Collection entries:
........
module tri_buffer #(
    parameter int unsigned Width = 8,
    parameter int unsigned Size  = 4
) (
    input  logic                       clk_i,
    input  logic                       rst_ni,
    input  logic                       en_i,
    input  logic [Size-1:0][Width-1:0] x_i,
    output logic [Size-1:0][Width-1:0] y_o
);
  logic signed [Size-1:0][Size-1:0][Width-1:0] buffer;  
  assign buffer[0] = x_i;   
  for (genvar row = 1; row < Size; row++) begin : gen_row   
    for (genvar col = row; col < Size; col++) begin : gen_col   
      always_ff @(posedge clk_i)
        if (!rst_ni) buffer[row][col] <= 0;
        else if (en_i) buffer[row][col] <= buffer[row-1][col];
    end
  end
  for (genvar col = 0; col < Size; col++) begin : gen_output   
    assign y_o[col] = buffer[col][col];   
  end
endmodule
module axis_sa #(
    parameter int unsigned LatencyMul = 1,
    parameter int unsigned LatencyAcc = 1,
    parameter int unsigned Rows = 4,
    parameter int unsigned Cols = 8,
    parameter int unsigned WidthY = 16,   
    parameter int unsigned MacType = 0,   
    parameter int unsigned WidthX = 4,
    parameter int unsigned WidthK = 8,
    parameter int unsigned ExpWidthX = 4,
    parameter int unsigned ExpWidthK = 4,
    parameter int unsigned ManWidthX = 3,
    parameter int unsigned ManWidthK = 3,
    parameter int unsigned WidthM = WidthX + WidthK,   
    localparam int unsigned FpWidthX = 1 + ExpWidthX + ManWidthX,
    localparam int unsigned FpWidthK = 1 + ExpWidthK + ManWidthK,
    localparam int unsigned ManWidthMax = ((ManWidthX > ManWidthK) ? ManWidthX : ManWidthK),
    localparam int unsigned ExpWidthMax = ((ExpWidthX > ExpWidthK) ? ExpWidthX : ExpWidthK),
    localparam int unsigned FpWidthM = 2 * (ManWidthMax + (2 ** ExpWidthMax)),
    localparam int unsigned DiagLen = (Rows + Cols) - 1,
    localparam int unsigned ActualWidthX = (MacType == 0) ? WidthX : FpWidthX,
    localparam int unsigned ActualWidthK = (MacType == 0) ? WidthK : FpWidthK,
    localparam int unsigned ActualWidthM = (MacType == 0) ? WidthY : FpWidthM
) (
    input  logic                              clk_i,
    input  logic                              rst_ni,
    input  logic                              s_valid_i,
    input  logic                              s_last_i,
    input  logic                              m_ready_i,
    output logic                              s_ready_o,
    output logic                              m_valid_o,
    output logic                              m_last_o,
    input  logic [Rows-1:0][ActualWidthX-1:0] sx_data_i,
    input  logic [Cols-1:0][ActualWidthK-1:0] sk_data_i,
    output logic [Rows-1:0][      WidthY-1:0] m_data_o
);
  logic en_mac, en_shift;
  logic [Rows-1:0][ActualWidthX-1:0] xi_delayed;
  logic [Cols-1:0][ActualWidthK-1:0] ki_delayed, sk_reversed;
  logic [Rows-1:0][Cols-1:0][ActualWidthX-1:0] xi;
  logic [Rows-1:0][Cols-1:0][ActualWidthK-1:0] ki;
  logic [Rows-1:0][Cols-1:0][ActualWidthM-1:0] mo;
  logic [Rows-1:0][Cols-1:0][WidthY-1:0] ao, ro;
  logic [DiagLen-1:0] r_valid, r_last, r_copy, r_clear, conflict, a_valid, m_first;
  logic [LatencyMul+LatencyAcc+DiagLen-1:0] valid, vlast;
  assign en_mac   = !(|conflict);  
  assign en_shift = r_valid[DiagLen-1] && m_ready_i;   
  logic busy, s_fire;
  assign s_ready_o = en_mac && !busy;
  assign s_fire = s_valid_i && s_ready_o;
  always_ff @(posedge clk_i)
    if (!rst_ni) busy <= 1'b0;
    else if (s_fire && s_last_i) busy <= 1'b1;
    else if (m_valid_o && m_ready_i && m_last_o) busy <= 1'b0;
  for (genvar c = 0; c < Cols; c++) assign sk_reversed[c] = sk_data_i[Cols-1-c];
  tri_buffer #(
      .Width(ActualWidthX),
      .Size (Rows)
  ) i_tri_x (
      .clk_i (clk_i),
      .rst_ni(rst_ni),
      .en_i  (en_mac),
      .x_i   (sx_data_i),
      .y_o   (xi_delayed)
  );
  tri_buffer #(
      .Width(ActualWidthK),
      .Size (Cols)
  ) i_tri_k (
      .clk_i (clk_i),
      .rst_ni(rst_ni),
      .en_i  (en_mac),
      .x_i   (sk_reversed),
      .y_o   (ki_delayed)
  );
  n_delay #(
      .Latency(LatencyMul + LatencyAcc + DiagLen),
      .Width  (1)
  ) i_valid (
      .clk_i   (clk_i),
      .en_i    (en_mac),
      .rst_ni  (rst_ni),
      .data_i  (s_valid_i && !busy),
      .data_o  (),
      .buffer_o(valid)
  );
  n_delay #(
      .Latency(LatencyMul + LatencyAcc + DiagLen),
      .Width  (1)
  ) i_vlast (
      .clk_i   (clk_i),
      .en_i    (en_mac),
      .rst_ni  (rst_ni),
      .data_i  (s_valid_i && !busy && s_last_i),
      .data_o  (),
      .buffer_o(vlast)
  );
  for (genvar r = 0; r < Rows; r++) begin
    for (genvar c = 0; c < Cols; c++) begin
      if (c == 0) assign xi[r][c] = xi_delayed[r];
      else   
        always_ff @(posedge clk_i)
          if (!rst_ni) xi[r][c] <= '0;
          else if (en_mac) xi[r][c] <= xi[r][c-1];
      if (r == 0) assign ki[r][c] = ki_delayed[c];
      else   
        always_ff @(posedge clk_i)
          if (!rst_ni) ki[r][c] <= '0;
          else if (en_mac) ki[r][c] <= ki[r-1][c];
    end
  end
  for (genvar r = 0; r < Rows; r++) begin : MR
    for (genvar c = 0; c < Cols; c++) begin : MC
      if (MacType == 0) begin
        logic signed [WidthM-1:0] mul_y;
        assign mo[r][c] = ActualWidthM'(mul_y);
        integer_multiplier #(
            .WidthX (WidthX),
            .WidthK (WidthK),
            .Latency(LatencyMul)
        ) MUL (
            .clk_i (clk_i),
            .rst_ni(rst_ni),
            .en_i  (en_mac),
            .x_i   (xi[r][c]),
            .k_i   (ki[r][c]),
            .y_o   (mul_y)
        );
      end else begin
        minifloat_multiplier #(
            .ExpWidthX(ExpWidthX),
            .ExpWidthK(ExpWidthK),
            .ManWidthX(ManWidthX),
            .ManWidthK(ManWidthK),
            .Latency  (LatencyMul)
        ) MUL (
            .clk_i (clk_i),
            .rst_ni(rst_ni),
            .en_i  (en_mac),
            .x_i   (xi[r][c]),
            .k_i   (ki[r][c]),
            .y_o   (mo[r][c])
        );
      end
    end
  end
  for (genvar d = 0; d < DiagLen; d++) begin
    always_ff @(posedge clk_i)
      if (!rst_ni) m_first[d] <= 1'b1;
      else if (valid[LatencyMul+d]) m_first[d] <= vlast[LatencyMul+d];
  end
  for (genvar r = 0; r < Rows; r++) begin : AR
    for (genvar c = 0; c < Cols; c++) begin : AC
      localparam d = (r + c);
      acc #(
          .WidthX (ActualWidthM),
          .WidthY (WidthY),
          .Latency(LatencyAcc)
      ) ACC (
          .clk_i    (clk_i),
          .rst_ni   (rst_ni),
          .en_i     (en_mac),
          .x_valid_i(valid[LatencyMul+d]),
          .first_i  (m_first[d]),
          .x_i      (mo[r][c]),
          .y_o      (ao[r][c])
      );
    end
  end
  for (genvar d = 0; d < DiagLen; d++) begin
    if (d == 0) assign r_last[0] = r_valid[0];
    else
      always_ff @(posedge clk_i)
        if (!rst_ni) r_last[d] <= 0;
        else if (en_shift)
          if ((d >= (Cols - 1)) && m_last_o)
            r_last[d] <= 0;   
          else r_last[d] <= r_last[d-1];   
    always_ff @(posedge clk_i)
      if (!rst_ni) a_valid[d] <= 0;
      else if (en_mac) a_valid[d] <= vlast[LatencyMul+LatencyAcc+d-1];
    assign conflict [d] = a_valid[d]  &&  r_valid[d];  
    assign r_copy   [d] = a_valid[d]  && !r_valid[d];  
    assign r_clear[d] = en_shift && r_last[d];   
    always_ff @(posedge clk_i)
      if (!rst_ni) r_valid[d] <= 0;
      else if ((d >= (Cols - 1)) && en_shift && m_last_o)
        r_valid[d] <= 0;   
      else if (r_copy[d]) r_valid[d] <= 1;
      else if (r_clear[d]) r_valid[d] <= 0;
  end
  for (genvar r = 0; r < Rows; r++) begin
    for (genvar c = 0; c < Cols; c++) begin
      if (c == 0) begin
        always_ff @(posedge clk_i)
          if (!rst_ni) ro[r][0] <= '0;
          else if (r_copy[(r + 0)]) ro[r][0] <= ao[r][0];
      end else begin
        always_ff @(posedge clk_i)
          if (!rst_ni) ro[r][c] <= '0;
          else if (r_copy[(r + c)]) ro[r][c] <= ao[r][c];
          else if (en_shift) ro[r][c] <= ro[r][c-1];
      end
    end
  end
  assign m_valid_o = r_valid[DiagLen-1];
  assign m_last_o  = r_last[Cols-1];
  for (genvar r = 0; r < Rows; r++) assign m_data_o[r] = ro[r][Cols-1];
endmodule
........
• [EXERCISE DESCRIPTION] What is needed is an exact copy of the entries from their first line down to the line with "assign buffer[0] = x_i;", that line included, and nothing beyond it.

• [RESULT OF THE EXERCISE]
module tri_buffer #(
    parameter int unsigned Width = 8,
    parameter int unsigned Size  = 4
) (
    input  logic                       clk_i,
    input  logic                       rst_ni,
    input  logic                       en_i,
    input  logic [Size-1:0][Width-1:0] x_i,
    output logic [Size-1:0][Width-1:0] y_o
);
  logic signed [Size-1:0][Size-1:0][Width-1:0] buffer;  
  assign buffer[0] = x_i;   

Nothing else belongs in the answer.